__Required action__: If a line in the data holds the string "timing", list it.

__Given data__:
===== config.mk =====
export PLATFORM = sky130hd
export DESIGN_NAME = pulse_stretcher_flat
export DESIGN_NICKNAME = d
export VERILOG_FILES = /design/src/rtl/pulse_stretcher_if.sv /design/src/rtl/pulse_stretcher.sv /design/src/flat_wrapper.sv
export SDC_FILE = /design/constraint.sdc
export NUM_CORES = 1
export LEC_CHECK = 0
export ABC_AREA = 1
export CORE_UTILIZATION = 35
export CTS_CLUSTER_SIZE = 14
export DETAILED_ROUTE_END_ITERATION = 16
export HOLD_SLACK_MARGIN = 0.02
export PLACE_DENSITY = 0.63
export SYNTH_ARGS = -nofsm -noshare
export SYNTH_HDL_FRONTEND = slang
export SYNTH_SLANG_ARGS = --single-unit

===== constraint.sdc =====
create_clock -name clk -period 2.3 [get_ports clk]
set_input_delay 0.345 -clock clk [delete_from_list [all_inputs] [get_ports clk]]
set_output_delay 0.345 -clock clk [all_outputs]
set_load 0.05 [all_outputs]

==

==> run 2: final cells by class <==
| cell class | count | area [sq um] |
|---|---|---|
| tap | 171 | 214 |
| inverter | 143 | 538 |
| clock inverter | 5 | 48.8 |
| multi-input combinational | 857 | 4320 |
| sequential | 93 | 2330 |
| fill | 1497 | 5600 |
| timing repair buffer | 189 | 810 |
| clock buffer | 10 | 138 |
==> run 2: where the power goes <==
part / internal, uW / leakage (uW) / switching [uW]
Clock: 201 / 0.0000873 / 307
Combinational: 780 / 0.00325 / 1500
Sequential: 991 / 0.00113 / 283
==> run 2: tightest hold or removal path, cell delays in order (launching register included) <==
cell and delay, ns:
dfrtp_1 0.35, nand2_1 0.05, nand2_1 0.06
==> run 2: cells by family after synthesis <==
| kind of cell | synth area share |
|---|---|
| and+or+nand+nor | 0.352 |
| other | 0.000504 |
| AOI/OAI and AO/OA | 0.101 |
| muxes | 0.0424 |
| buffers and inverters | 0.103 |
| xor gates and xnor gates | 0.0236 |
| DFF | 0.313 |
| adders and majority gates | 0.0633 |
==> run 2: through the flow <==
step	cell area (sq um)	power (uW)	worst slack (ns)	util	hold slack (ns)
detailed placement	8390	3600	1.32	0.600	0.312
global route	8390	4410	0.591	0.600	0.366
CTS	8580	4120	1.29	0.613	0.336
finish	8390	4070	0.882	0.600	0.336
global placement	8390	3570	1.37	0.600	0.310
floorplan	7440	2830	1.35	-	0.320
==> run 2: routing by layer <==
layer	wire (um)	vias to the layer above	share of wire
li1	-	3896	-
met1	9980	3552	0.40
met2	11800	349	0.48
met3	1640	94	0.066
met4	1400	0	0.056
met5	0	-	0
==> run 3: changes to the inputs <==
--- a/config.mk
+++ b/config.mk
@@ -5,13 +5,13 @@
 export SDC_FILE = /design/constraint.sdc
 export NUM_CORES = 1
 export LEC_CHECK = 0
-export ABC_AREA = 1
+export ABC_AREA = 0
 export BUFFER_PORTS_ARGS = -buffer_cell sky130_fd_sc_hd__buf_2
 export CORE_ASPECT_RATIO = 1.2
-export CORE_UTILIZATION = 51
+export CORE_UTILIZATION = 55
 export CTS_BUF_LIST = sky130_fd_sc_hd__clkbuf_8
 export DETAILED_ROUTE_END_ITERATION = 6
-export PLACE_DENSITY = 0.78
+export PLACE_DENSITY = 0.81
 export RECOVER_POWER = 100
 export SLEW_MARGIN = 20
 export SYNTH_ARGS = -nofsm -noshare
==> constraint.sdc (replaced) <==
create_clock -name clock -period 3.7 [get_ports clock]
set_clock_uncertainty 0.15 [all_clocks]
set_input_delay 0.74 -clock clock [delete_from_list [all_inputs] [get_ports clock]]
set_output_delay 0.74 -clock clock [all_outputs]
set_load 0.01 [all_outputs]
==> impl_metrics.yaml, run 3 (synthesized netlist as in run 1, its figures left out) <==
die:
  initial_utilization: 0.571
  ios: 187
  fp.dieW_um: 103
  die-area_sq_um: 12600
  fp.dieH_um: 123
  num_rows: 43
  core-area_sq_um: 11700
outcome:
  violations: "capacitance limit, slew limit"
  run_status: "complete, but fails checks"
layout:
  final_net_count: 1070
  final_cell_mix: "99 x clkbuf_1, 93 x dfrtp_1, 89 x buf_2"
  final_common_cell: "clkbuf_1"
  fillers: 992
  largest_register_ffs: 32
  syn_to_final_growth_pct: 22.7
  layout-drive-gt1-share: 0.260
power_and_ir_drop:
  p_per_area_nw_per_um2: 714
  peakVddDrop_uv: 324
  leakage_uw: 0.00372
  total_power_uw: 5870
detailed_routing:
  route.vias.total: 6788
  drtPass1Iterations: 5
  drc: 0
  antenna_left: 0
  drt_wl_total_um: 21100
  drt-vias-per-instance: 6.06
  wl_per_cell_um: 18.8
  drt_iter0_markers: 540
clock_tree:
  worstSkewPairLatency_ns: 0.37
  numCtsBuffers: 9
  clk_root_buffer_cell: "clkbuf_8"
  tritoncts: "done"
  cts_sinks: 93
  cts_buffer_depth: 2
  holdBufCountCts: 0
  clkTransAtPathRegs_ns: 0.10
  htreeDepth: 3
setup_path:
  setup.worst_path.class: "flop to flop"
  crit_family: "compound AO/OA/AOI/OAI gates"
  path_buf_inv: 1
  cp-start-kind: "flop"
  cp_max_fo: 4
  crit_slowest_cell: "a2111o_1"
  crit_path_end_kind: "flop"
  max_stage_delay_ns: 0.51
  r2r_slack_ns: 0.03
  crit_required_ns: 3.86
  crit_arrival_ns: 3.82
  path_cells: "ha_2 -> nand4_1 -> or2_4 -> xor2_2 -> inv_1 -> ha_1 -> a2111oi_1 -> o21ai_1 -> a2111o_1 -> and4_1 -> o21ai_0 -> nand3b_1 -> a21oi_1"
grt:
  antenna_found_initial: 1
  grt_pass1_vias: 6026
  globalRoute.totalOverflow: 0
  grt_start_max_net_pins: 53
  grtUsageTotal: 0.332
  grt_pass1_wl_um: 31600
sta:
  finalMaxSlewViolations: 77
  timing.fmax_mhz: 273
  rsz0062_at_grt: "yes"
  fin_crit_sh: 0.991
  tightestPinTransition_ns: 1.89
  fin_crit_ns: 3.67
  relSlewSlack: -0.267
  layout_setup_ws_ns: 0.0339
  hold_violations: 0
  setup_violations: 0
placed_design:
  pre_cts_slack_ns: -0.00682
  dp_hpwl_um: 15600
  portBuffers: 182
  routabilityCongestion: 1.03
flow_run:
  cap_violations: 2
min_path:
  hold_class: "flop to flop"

==

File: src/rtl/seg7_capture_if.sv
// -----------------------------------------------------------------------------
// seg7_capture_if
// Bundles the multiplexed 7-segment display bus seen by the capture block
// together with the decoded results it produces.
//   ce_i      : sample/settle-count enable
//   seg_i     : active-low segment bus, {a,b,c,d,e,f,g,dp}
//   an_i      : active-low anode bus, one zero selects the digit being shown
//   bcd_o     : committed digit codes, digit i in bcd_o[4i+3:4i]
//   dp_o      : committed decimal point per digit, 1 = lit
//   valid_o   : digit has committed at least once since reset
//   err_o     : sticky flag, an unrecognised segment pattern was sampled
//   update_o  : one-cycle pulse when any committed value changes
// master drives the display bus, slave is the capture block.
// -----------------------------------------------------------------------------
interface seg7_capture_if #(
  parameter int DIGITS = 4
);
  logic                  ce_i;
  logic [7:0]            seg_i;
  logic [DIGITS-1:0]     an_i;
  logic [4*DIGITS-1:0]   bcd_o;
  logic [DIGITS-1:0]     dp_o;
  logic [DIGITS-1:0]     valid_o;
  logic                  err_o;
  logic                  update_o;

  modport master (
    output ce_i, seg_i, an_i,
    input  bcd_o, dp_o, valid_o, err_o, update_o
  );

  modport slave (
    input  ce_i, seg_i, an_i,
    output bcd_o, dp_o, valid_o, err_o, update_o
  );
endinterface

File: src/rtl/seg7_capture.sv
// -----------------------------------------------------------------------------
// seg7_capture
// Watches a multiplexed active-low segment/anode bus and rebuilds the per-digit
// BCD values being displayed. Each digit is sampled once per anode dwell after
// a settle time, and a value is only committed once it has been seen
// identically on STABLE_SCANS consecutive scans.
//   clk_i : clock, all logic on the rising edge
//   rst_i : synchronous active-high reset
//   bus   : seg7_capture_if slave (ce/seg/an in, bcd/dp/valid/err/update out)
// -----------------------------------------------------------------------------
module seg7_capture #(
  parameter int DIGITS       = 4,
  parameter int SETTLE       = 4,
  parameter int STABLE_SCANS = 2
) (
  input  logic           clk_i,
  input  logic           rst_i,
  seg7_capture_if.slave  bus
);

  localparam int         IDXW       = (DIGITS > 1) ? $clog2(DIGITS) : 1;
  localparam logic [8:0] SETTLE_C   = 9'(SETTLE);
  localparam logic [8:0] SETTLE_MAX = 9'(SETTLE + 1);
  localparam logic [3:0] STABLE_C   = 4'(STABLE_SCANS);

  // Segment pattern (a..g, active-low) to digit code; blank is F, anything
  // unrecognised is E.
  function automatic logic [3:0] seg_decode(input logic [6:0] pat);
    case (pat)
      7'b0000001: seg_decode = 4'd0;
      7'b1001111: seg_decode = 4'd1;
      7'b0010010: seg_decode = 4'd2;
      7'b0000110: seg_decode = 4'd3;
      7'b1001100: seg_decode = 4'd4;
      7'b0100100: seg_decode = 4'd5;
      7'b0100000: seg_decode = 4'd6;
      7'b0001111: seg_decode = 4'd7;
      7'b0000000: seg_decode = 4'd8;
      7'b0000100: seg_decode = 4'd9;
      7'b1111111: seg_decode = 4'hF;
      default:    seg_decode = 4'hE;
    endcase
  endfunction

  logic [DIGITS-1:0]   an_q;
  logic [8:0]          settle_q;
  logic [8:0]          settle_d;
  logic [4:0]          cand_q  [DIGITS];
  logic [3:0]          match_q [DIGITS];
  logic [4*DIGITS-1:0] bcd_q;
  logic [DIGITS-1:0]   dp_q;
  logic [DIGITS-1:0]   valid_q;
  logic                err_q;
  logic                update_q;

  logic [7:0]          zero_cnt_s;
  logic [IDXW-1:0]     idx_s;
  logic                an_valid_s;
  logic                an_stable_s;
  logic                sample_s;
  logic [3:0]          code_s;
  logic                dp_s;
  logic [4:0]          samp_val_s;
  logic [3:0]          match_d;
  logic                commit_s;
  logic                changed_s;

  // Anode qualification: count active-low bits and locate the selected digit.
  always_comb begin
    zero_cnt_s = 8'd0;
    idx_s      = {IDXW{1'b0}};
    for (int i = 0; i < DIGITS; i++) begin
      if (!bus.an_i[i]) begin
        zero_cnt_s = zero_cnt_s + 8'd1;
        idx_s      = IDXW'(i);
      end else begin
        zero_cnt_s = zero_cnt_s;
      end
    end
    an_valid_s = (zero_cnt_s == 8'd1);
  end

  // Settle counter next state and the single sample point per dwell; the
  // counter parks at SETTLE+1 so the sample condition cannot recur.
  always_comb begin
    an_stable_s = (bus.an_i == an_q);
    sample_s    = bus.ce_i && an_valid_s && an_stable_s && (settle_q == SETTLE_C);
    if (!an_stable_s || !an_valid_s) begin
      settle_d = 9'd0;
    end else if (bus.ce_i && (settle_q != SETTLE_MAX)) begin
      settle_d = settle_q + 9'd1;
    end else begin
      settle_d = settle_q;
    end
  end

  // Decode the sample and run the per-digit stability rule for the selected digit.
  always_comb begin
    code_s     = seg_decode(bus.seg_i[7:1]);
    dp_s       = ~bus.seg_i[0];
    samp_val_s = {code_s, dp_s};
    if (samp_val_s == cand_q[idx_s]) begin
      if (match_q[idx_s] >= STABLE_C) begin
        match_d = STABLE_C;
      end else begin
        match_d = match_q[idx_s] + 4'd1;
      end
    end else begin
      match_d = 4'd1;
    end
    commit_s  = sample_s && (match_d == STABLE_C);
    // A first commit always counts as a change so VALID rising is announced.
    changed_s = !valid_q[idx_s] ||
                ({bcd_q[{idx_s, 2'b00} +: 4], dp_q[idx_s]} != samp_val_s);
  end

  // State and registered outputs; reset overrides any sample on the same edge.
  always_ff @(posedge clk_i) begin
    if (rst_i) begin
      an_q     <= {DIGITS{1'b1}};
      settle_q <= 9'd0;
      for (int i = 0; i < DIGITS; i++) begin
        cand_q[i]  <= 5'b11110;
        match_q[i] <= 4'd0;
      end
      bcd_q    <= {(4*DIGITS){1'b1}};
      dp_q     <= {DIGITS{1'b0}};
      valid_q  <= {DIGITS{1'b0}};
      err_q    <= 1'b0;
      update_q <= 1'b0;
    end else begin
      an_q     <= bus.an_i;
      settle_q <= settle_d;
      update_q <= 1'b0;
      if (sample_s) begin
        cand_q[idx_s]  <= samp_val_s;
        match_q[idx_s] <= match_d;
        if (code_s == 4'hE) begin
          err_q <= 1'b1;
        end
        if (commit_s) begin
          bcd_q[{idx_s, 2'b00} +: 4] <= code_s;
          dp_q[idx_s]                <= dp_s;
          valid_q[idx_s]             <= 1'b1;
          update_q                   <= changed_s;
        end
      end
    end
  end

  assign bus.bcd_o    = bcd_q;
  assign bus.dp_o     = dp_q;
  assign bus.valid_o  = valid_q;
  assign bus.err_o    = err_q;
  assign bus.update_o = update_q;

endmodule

__Response area__:
| timing repair buffer | 189 | 810 |
  timing.fmax_mhz: 273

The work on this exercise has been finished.